Dataset excerpts

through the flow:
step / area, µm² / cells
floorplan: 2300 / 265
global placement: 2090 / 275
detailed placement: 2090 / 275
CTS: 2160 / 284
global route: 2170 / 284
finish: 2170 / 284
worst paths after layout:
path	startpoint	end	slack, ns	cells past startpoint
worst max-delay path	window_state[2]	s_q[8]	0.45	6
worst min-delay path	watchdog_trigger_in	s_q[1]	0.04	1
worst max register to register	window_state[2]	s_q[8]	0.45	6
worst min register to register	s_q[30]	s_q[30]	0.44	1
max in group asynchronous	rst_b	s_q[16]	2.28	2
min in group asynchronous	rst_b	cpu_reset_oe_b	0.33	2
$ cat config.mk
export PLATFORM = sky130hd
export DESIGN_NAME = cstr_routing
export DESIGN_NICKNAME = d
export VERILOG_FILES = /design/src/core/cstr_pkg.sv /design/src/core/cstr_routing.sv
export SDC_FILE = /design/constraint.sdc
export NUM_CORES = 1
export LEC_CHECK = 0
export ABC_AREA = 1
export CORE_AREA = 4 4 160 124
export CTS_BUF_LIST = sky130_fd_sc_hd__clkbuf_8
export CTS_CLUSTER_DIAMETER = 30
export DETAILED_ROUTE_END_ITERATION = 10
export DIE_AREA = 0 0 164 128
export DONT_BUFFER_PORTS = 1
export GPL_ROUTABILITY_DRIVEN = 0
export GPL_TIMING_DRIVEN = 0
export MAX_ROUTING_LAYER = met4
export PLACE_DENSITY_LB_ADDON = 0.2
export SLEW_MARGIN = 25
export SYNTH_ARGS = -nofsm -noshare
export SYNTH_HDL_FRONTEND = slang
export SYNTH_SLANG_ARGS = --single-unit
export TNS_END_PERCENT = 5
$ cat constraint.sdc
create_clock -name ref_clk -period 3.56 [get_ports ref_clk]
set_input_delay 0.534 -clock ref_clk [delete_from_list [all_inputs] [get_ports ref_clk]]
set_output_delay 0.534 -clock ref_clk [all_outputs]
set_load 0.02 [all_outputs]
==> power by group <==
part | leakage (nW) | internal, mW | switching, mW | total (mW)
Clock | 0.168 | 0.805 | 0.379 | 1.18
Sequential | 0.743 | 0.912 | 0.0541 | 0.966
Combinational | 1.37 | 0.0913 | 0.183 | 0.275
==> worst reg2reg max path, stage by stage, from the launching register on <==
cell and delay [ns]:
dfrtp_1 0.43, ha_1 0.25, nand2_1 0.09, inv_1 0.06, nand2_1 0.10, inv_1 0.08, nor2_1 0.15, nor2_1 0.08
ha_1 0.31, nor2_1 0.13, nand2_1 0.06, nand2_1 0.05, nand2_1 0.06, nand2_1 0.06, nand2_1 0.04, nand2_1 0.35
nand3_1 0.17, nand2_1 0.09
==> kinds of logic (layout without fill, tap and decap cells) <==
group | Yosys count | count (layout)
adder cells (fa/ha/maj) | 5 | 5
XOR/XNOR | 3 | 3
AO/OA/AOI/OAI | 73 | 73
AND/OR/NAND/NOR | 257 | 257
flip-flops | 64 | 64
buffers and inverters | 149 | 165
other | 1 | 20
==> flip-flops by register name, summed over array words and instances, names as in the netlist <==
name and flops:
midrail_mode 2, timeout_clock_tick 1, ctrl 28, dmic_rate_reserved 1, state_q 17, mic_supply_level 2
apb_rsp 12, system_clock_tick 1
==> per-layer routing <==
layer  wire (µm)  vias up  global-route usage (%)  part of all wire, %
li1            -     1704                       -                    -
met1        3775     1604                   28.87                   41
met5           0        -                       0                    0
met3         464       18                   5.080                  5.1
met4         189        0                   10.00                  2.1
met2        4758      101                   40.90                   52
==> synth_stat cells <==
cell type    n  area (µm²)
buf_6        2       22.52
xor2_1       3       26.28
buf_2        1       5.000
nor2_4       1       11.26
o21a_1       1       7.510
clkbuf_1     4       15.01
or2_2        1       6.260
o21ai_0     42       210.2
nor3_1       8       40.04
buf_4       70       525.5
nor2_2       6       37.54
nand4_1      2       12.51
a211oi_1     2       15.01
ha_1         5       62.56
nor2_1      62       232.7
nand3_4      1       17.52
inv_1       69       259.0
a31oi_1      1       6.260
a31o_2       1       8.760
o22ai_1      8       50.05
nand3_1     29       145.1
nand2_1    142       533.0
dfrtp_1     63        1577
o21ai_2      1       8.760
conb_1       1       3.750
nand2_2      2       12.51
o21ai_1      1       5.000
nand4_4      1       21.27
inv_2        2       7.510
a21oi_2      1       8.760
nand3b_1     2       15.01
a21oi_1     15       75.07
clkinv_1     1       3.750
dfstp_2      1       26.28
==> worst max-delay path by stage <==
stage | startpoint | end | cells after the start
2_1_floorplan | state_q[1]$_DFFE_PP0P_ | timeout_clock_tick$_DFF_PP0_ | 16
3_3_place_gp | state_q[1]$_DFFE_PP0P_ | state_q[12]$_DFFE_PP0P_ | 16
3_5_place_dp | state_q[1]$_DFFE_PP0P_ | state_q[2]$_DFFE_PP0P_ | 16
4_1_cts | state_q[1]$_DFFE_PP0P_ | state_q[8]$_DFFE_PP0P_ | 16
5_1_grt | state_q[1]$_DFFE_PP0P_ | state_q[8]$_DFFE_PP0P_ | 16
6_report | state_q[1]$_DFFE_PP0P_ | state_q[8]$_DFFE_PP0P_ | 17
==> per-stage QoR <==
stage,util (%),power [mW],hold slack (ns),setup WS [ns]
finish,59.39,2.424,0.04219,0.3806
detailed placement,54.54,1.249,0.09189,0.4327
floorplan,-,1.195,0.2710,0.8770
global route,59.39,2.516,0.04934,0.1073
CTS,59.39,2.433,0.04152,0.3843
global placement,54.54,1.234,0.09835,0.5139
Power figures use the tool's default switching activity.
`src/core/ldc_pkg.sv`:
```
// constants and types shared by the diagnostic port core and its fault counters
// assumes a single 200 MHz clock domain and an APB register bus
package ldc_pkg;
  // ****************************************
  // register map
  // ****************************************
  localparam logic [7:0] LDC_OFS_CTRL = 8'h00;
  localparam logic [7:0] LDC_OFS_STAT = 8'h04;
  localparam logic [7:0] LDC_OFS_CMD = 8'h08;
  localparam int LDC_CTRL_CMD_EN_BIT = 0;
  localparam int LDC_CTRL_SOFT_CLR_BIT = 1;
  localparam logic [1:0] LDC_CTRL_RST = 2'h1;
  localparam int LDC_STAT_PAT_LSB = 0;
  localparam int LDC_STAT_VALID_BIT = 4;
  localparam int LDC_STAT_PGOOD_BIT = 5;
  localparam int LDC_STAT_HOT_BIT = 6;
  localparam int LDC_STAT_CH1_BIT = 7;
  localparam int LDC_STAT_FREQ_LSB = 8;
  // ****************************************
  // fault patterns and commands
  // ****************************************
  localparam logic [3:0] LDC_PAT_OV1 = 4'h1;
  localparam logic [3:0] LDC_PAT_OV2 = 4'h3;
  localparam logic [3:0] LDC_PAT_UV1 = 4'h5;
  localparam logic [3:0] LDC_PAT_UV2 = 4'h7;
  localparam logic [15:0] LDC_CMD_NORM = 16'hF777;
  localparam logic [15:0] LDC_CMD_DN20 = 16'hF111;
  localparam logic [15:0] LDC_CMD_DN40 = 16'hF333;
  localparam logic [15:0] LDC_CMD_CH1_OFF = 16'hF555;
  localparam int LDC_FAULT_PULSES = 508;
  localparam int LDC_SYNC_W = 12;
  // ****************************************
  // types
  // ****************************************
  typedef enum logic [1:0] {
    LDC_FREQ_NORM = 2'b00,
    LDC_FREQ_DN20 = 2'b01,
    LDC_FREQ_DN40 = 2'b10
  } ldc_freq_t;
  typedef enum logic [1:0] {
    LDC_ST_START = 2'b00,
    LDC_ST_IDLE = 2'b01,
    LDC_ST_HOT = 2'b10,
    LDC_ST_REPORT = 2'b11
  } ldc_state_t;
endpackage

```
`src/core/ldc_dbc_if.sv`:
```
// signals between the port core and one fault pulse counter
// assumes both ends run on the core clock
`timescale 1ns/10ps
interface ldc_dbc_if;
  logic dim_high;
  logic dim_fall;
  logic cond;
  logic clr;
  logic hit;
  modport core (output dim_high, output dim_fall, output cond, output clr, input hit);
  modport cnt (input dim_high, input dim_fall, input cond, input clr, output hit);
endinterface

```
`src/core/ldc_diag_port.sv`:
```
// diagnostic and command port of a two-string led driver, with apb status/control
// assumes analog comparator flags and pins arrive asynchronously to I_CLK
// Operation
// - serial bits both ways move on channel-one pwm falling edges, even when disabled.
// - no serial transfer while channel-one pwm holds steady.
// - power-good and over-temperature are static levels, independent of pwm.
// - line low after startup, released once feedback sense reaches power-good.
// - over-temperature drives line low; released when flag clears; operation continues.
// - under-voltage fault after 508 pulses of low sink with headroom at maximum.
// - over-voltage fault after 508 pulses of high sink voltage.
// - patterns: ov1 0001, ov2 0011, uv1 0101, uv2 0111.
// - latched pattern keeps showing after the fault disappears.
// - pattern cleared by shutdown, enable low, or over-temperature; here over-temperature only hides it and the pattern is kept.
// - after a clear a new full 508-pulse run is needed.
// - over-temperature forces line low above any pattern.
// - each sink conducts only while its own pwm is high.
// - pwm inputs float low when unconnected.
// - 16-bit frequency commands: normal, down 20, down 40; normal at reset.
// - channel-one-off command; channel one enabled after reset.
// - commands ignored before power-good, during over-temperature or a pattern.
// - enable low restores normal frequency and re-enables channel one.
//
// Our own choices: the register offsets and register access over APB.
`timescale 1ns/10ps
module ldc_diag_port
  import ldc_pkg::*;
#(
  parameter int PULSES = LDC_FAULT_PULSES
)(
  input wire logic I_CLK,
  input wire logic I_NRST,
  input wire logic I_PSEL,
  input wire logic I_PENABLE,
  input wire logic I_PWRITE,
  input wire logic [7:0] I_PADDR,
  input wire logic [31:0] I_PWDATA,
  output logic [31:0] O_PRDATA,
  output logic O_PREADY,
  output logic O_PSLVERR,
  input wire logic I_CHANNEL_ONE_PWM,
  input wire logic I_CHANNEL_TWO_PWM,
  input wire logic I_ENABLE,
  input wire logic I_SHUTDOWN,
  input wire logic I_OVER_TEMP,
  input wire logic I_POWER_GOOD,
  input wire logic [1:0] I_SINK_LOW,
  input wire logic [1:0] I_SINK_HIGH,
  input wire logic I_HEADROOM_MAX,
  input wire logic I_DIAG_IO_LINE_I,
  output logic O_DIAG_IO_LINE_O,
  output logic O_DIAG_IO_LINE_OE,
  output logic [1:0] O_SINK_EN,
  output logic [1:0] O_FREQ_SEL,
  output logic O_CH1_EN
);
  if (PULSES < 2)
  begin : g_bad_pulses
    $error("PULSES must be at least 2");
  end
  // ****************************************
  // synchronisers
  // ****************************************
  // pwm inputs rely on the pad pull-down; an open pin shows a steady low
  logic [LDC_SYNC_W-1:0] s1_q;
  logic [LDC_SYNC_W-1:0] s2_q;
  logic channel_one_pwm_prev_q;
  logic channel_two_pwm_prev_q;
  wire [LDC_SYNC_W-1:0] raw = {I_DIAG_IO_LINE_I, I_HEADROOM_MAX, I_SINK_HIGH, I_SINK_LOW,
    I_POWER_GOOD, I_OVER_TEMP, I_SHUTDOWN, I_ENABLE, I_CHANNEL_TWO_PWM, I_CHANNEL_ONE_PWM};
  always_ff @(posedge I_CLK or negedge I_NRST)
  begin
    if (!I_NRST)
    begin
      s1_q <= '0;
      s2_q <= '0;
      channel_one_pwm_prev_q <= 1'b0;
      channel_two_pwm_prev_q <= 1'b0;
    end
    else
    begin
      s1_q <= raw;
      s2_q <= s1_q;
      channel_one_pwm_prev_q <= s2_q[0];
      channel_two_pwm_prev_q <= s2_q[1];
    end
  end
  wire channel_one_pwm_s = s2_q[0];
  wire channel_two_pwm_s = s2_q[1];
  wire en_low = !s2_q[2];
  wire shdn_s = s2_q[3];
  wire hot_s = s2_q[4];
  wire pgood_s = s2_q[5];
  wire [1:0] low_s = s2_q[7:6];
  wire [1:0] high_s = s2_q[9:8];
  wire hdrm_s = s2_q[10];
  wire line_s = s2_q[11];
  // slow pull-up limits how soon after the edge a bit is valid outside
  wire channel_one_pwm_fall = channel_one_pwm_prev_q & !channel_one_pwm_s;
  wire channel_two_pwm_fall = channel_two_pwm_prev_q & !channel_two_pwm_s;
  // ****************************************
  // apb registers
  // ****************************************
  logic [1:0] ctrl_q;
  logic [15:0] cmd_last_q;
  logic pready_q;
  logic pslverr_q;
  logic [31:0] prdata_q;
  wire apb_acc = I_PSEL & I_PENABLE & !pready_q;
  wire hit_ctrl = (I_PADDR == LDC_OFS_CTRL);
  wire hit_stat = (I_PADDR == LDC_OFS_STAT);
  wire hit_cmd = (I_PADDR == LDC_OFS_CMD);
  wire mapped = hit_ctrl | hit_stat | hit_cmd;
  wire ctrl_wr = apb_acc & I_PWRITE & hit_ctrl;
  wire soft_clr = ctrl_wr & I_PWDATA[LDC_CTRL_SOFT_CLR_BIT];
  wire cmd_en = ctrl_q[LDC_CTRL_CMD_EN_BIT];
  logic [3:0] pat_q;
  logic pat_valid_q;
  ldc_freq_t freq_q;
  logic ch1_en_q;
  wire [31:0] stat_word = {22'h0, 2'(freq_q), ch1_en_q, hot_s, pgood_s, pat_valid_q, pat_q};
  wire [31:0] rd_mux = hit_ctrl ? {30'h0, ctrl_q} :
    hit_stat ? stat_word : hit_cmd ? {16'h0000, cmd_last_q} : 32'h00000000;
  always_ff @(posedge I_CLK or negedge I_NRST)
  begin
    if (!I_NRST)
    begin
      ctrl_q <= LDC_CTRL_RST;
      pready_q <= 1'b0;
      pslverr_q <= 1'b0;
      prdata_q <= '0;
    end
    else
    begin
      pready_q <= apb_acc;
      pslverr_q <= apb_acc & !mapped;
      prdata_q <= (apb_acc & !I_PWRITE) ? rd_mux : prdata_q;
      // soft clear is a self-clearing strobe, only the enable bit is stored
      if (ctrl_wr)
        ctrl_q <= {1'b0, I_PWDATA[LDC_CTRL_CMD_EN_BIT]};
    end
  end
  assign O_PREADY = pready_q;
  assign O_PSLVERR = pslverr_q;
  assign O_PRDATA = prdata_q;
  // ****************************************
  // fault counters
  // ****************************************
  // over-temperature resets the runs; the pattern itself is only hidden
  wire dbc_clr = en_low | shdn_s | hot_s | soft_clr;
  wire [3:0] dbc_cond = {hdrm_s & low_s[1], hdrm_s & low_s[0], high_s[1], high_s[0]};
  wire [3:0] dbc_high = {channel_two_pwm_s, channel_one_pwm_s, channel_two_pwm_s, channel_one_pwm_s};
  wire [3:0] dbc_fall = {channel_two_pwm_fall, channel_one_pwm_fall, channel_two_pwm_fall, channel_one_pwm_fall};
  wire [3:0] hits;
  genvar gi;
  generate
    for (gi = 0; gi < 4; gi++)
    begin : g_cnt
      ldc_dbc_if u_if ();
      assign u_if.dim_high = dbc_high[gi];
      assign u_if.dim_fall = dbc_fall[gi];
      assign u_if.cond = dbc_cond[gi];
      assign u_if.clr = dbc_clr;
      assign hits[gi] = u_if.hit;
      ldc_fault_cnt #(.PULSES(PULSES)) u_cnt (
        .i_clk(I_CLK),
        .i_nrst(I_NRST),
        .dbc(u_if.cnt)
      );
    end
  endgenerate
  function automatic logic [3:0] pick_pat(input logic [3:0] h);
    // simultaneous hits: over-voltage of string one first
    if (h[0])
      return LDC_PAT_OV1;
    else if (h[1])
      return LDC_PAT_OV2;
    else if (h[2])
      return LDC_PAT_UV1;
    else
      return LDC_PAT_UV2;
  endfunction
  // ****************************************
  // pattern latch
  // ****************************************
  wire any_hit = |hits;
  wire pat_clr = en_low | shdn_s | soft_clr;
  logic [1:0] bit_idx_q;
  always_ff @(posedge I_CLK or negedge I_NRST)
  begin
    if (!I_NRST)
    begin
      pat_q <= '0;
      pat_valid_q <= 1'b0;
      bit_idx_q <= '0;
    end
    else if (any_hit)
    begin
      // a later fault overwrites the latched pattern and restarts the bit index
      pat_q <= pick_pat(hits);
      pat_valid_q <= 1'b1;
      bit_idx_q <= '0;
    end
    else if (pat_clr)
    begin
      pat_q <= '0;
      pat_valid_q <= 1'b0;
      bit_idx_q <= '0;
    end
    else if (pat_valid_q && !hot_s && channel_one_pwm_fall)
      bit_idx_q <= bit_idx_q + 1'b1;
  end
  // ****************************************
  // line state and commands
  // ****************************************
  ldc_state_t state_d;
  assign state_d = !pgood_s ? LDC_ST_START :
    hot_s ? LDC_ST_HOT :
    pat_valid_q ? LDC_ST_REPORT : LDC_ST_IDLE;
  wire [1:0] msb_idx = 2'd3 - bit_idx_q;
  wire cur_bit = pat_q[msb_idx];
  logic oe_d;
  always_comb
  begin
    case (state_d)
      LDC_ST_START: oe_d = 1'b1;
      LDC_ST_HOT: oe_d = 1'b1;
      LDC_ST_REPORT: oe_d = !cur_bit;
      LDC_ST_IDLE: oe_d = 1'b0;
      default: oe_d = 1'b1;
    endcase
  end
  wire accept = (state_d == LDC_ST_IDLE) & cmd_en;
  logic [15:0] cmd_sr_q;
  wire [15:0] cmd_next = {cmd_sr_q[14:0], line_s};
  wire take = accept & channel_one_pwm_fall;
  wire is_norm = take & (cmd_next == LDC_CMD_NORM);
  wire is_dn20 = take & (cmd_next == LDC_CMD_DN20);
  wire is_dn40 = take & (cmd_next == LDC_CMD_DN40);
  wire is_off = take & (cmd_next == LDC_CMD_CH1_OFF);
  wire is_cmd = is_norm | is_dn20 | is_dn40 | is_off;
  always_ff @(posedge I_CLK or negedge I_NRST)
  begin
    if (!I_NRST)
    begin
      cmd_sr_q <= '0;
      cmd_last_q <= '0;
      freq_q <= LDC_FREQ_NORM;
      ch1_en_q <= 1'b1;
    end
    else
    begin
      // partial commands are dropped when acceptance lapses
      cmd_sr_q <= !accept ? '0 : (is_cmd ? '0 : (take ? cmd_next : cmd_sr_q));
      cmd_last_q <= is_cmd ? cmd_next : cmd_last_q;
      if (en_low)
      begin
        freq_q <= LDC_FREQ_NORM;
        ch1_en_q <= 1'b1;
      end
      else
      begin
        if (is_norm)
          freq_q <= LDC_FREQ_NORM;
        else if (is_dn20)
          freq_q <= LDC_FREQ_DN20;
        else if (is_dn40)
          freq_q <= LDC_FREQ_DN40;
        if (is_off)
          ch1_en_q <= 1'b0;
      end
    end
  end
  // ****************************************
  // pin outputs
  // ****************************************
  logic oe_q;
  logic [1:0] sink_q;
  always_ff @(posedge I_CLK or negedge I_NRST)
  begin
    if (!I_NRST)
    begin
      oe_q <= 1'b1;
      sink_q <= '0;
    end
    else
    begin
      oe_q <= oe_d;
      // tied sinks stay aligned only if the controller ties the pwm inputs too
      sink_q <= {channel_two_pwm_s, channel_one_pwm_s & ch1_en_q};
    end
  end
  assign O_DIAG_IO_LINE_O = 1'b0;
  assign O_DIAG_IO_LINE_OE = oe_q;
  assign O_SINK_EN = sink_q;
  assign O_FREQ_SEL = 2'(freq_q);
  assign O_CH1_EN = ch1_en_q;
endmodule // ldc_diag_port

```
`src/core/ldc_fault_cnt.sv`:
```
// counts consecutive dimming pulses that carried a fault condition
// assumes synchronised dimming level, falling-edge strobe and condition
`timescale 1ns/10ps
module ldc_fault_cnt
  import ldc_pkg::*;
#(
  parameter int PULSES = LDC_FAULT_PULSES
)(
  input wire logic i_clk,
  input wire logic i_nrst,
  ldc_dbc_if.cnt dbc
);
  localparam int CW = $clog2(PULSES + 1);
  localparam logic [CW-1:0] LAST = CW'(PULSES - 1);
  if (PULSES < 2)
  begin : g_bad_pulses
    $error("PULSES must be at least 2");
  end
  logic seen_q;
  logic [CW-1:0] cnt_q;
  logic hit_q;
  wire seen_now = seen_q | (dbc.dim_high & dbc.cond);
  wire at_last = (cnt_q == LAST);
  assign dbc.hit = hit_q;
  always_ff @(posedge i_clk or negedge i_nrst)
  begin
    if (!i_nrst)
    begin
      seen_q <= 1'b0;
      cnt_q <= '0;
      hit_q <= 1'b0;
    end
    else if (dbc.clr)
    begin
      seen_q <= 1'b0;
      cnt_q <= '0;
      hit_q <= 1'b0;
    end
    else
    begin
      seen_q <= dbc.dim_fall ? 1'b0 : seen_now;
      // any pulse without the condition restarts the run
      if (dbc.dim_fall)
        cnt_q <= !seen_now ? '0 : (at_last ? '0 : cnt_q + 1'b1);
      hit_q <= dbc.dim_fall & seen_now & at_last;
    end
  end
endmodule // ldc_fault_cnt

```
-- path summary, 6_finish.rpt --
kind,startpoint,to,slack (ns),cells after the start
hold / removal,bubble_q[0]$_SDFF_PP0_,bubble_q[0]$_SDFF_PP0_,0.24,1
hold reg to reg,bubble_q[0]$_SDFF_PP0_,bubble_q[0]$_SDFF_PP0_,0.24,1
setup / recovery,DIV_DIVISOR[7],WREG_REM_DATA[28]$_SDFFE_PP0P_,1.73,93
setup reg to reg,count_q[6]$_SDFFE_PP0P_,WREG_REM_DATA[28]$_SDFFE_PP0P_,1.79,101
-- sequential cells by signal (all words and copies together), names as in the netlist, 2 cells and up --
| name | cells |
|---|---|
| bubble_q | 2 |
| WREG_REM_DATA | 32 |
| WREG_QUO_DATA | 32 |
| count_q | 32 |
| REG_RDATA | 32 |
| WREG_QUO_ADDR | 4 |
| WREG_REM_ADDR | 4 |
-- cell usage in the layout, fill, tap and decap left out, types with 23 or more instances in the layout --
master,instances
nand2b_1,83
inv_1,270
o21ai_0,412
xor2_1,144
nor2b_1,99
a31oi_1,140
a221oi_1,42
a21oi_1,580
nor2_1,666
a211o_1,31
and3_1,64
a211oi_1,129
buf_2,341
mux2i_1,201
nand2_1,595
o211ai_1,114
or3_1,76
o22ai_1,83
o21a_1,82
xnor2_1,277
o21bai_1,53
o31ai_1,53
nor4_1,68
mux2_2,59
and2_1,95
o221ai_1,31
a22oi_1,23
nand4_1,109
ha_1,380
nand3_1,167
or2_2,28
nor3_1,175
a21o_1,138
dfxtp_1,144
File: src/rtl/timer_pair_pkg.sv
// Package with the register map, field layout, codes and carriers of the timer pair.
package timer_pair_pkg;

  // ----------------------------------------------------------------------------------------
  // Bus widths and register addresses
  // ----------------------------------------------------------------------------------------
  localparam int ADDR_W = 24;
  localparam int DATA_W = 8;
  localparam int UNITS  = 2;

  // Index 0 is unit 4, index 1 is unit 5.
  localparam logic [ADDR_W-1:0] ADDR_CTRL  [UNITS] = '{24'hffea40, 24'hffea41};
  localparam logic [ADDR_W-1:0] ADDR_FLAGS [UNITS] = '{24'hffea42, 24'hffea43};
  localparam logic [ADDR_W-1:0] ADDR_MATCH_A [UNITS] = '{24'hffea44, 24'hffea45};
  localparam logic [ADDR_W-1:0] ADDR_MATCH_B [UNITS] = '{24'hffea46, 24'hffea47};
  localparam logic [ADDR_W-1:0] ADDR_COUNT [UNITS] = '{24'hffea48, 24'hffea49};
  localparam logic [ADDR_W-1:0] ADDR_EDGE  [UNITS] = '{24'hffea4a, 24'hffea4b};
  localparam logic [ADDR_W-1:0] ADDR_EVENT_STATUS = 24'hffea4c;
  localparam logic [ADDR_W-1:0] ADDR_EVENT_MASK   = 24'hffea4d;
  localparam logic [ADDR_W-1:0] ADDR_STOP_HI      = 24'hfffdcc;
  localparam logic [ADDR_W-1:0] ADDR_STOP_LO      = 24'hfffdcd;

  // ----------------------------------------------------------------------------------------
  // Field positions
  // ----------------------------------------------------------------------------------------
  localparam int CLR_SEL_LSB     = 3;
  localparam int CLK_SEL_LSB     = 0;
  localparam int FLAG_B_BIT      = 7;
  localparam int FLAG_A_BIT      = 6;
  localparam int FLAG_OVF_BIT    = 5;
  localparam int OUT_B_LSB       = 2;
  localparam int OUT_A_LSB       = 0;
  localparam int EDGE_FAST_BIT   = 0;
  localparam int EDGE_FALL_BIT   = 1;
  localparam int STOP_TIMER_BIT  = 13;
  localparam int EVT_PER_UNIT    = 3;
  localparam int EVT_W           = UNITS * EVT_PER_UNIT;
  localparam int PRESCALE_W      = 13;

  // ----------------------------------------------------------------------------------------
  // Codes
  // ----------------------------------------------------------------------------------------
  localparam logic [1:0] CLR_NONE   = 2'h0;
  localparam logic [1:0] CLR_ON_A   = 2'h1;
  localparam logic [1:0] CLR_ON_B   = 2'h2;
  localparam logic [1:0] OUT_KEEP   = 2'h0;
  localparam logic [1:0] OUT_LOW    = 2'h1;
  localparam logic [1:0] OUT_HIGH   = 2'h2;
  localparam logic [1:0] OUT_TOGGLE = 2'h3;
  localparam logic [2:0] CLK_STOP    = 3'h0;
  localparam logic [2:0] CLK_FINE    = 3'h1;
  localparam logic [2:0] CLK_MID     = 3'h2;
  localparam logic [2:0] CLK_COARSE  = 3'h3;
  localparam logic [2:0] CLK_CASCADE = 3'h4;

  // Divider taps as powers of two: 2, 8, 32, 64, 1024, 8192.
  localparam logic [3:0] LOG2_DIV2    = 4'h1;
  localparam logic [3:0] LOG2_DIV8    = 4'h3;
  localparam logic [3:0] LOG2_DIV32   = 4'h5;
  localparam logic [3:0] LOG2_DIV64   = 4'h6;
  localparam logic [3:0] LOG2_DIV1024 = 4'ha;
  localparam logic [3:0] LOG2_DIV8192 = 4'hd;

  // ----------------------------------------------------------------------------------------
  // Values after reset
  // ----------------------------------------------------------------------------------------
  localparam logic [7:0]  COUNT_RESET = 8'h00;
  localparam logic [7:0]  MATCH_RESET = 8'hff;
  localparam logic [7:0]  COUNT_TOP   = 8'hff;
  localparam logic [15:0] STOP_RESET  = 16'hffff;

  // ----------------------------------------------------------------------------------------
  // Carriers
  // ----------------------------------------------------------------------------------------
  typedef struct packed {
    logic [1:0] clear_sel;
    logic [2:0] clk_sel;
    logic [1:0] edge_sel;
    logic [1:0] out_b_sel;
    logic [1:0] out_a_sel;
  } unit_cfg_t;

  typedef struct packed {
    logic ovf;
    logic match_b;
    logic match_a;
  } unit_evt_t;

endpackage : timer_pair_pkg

__What this task involves__
Restate verbatim the first line above and all lines after it through the line containing "max in group"; omit the rest.

__Answer to this exercise__
through the flow:
step / area, µm² / cells
floorplan: 2300 / 265
global placement: 2090 / 275
detailed placement: 2090 / 275
CTS: 2160 / 284
global route: 2170 / 284
finish: 2170 / 284
worst paths after layout:
path	startpoint	end	slack, ns	cells past startpoint
worst max-delay path	window_state[2]	s_q[8]	0.45	6
worst min-delay path	watchdog_trigger_in	s_q[1]	0.04	1
worst max register to register	window_state[2]	s_q[8]	0.45	6
worst min register to register	s_q[30]	s_q[30]	0.44	1
max in group asynchronous	rst_b	s_q[16]	2.28	2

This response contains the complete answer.